For the records that follow, please set down exactly the lines between the one holding "Clock | 0.000254 | 0.000302 | 0.000556" and the one holding "4_1_cts | 360 | 0.336 | 0.00159 | 0.406", inclusive, and only those.
========
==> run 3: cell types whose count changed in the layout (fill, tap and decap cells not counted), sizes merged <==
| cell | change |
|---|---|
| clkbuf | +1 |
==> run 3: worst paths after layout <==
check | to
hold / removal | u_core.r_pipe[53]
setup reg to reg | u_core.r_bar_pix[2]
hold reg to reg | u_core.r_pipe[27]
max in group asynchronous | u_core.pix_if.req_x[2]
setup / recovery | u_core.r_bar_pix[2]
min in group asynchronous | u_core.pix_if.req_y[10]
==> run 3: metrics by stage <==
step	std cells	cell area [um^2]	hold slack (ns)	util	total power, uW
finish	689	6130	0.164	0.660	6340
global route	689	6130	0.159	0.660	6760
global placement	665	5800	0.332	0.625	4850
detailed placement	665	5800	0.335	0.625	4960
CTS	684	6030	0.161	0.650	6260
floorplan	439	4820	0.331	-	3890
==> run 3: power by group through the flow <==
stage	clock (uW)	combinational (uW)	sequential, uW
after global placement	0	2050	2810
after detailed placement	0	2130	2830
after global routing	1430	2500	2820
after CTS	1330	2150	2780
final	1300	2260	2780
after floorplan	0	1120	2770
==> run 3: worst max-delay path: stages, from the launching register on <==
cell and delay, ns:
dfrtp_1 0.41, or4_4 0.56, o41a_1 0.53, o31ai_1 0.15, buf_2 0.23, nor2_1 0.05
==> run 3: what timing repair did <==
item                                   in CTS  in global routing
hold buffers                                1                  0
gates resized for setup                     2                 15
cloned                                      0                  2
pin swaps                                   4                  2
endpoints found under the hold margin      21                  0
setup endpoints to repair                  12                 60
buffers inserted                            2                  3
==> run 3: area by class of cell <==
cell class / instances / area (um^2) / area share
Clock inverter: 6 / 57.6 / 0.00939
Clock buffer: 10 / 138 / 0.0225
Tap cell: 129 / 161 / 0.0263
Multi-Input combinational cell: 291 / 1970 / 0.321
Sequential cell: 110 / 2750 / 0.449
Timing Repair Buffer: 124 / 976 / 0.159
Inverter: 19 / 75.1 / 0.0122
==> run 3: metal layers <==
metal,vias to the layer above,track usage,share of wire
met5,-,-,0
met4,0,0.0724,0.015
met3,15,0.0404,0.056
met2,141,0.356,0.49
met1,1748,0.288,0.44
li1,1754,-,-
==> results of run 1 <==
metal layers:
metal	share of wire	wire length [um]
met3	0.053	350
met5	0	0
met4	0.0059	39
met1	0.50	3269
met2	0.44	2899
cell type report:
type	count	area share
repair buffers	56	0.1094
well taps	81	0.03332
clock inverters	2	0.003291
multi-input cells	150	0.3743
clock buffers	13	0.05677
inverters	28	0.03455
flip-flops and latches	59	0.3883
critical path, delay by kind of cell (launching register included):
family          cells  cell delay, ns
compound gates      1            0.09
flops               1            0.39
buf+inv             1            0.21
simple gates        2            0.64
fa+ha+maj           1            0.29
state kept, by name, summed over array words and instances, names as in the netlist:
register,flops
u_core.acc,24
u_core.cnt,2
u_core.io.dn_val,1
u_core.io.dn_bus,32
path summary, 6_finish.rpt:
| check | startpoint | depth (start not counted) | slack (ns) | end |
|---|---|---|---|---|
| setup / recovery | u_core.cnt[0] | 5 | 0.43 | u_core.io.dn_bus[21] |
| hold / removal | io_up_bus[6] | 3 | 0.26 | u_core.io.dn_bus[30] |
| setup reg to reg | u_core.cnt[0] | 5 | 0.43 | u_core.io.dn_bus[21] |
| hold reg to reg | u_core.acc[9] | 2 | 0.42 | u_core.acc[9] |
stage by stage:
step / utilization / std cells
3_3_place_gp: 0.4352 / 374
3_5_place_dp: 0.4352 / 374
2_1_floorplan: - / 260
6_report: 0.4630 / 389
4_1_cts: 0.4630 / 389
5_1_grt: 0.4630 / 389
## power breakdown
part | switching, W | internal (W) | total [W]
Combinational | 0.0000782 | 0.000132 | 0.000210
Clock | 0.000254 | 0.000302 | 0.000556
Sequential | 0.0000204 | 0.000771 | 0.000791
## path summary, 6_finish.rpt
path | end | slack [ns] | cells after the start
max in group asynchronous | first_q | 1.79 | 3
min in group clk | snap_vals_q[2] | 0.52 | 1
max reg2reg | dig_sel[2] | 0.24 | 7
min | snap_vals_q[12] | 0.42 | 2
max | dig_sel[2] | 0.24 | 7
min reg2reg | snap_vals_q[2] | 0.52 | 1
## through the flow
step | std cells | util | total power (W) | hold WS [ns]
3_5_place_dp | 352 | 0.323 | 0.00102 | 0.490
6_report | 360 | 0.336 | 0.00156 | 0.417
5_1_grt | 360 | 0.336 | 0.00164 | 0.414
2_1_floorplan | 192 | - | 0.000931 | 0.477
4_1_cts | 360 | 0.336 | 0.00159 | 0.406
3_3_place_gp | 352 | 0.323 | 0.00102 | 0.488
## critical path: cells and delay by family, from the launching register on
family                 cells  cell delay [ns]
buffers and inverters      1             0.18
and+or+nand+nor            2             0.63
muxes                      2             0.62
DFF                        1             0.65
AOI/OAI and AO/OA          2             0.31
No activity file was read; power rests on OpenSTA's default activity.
[src/rtl/sort_serializer.sv]
// rtl/sort_serializer.sv - group FIFO feeding a 4-beat serializer for sorted number groups
module sort_serializer #(
    parameter int DEPTH = 4
) (
    input  logic                     i_clk,
    input  logic                     i_rst_n,
    input  logic                     i_in_valid,
    input  logic [4:0]               i_in_number1,
    input  logic [4:0]               i_in_number2,
    input  logic [4:0]               i_in_number3,
    input  logic [4:0]               i_in_number4,
    input  logic                     i_out_ready,
    output logic                     o_out_valid,
    output logic [4:0]               o_out_number,
    output logic                     o_out_first,
    output logic                     o_out_last,
    output logic [$clog2(DEPTH):0]   o_fifo_count,
    output logic                     o_overflow
);

    localparam int AW = $clog2(DEPTH);
    localparam int CW = AW + 1;

    localparam logic ST_IDLE = 1'b0;
    localparam logic ST_SEND = 1'b1;

    logic [19:0]   r_mem [DEPTH];
    logic [AW-1:0] r_wr_ptr;
    logic [AW-1:0] r_rd_ptr;
    logic [CW-1:0] r_count;
    logic          r_overflow;
    logic          r_state;
    logic [1:0]    r_idx;
    logic [19:0]   r_group;

    logic          w_full;
    logic          w_empty;
    logic          w_pop;
    logic          w_push;

    assign w_full  = (r_count == CW'(DEPTH));
    assign w_empty = (r_count == '0);

    // Pop when idle, or on the final beat so back-to-back groups leave no bubble.
    assign w_pop  = !w_empty && ((r_state == ST_IDLE) ||
                                (i_out_ready && (r_idx == 2'd3)));
    // A pop in the same edge frees a slot, so a full FIFO still accepts.
    assign w_push = i_in_valid && (!w_full || w_pop);

    always_ff @(posedge i_clk) begin
        if (w_push) begin
            r_mem[r_wr_ptr] <= {i_in_number1, i_in_number2, i_in_number3, i_in_number4};
        end
    end

    always_ff @(posedge i_clk or negedge i_rst_n) begin
        if (!i_rst_n) begin
            r_wr_ptr   <= '0;
            r_rd_ptr   <= '0;
            r_count    <= '0;
            r_overflow <= 1'b0;
        end else begin
            if (w_push) begin
                r_wr_ptr <= r_wr_ptr + AW'(1);
            end
            if (w_pop) begin
                r_rd_ptr <= r_rd_ptr + AW'(1);
            end
            case ({w_push, w_pop})
                2'b10:   r_count <= r_count + CW'(1);
                2'b01:   r_count <= r_count - CW'(1);
                default: r_count <= r_count;
            endcase
            if (i_in_valid && !w_push) begin
                r_overflow <= 1'b1;
            end
        end
    end

    always_ff @(posedge i_clk or negedge i_rst_n) begin
        if (!i_rst_n) begin
            r_state <= ST_IDLE;
            r_idx   <= 2'd0;
            r_group <= '0;
        end else if (w_pop) begin
            r_state <= ST_SEND;
            r_idx   <= 2'd0;
            r_group <= r_mem[r_rd_ptr];
        end else if ((r_state == ST_SEND) && i_out_ready) begin
            if (r_idx == 2'd3) begin
                r_state <= ST_IDLE;
            end
            r_idx <= r_idx + 2'd1;
        end
    end

    always_comb begin
        o_out_number = 5'd0;
        if (r_state == ST_SEND) begin
            case (r_idx)
                2'd0:    o_out_number = r_group[19:15];
                2'd1:    o_out_number = r_group[14:10];
                2'd2:    o_out_number = r_group[9:5];
                default: o_out_number = r_group[4:0];
            endcase
        end
    end

    assign o_out_valid  = (r_state == ST_SEND);
    assign o_out_first  = (r_state == ST_SEND) && (r_idx == 2'd0);
    assign o_out_last   = (r_state == ST_SEND) && (r_idx == 2'd3);
    assign o_fifo_count = r_count;
    assign o_overflow   = r_overflow;

endmodule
========
• _The answer_
Clock | 0.000254 | 0.000302 | 0.000556
Sequential | 0.0000204 | 0.000771 | 0.000791
## path summary, 6_finish.rpt
path | end | slack [ns] | cells after the start
max in group asynchronous | first_q | 1.79 | 3
min in group clk | snap_vals_q[2] | 0.52 | 1
max reg2reg | dig_sel[2] | 0.24 | 7
min | snap_vals_q[12] | 0.42 | 2
max | dig_sel[2] | 0.24 | 7
min reg2reg | snap_vals_q[2] | 0.52 | 1
## through the flow
step | std cells | util | total power (W) | hold WS [ns]
3_5_place_dp | 352 | 0.323 | 0.00102 | 0.490
6_report | 360 | 0.336 | 0.00156 | 0.417
5_1_grt | 360 | 0.336 | 0.00164 | 0.414
2_1_floorplan | 192 | - | 0.000931 | 0.477
4_1_cts | 360 | 0.336 | 0.00159 | 0.406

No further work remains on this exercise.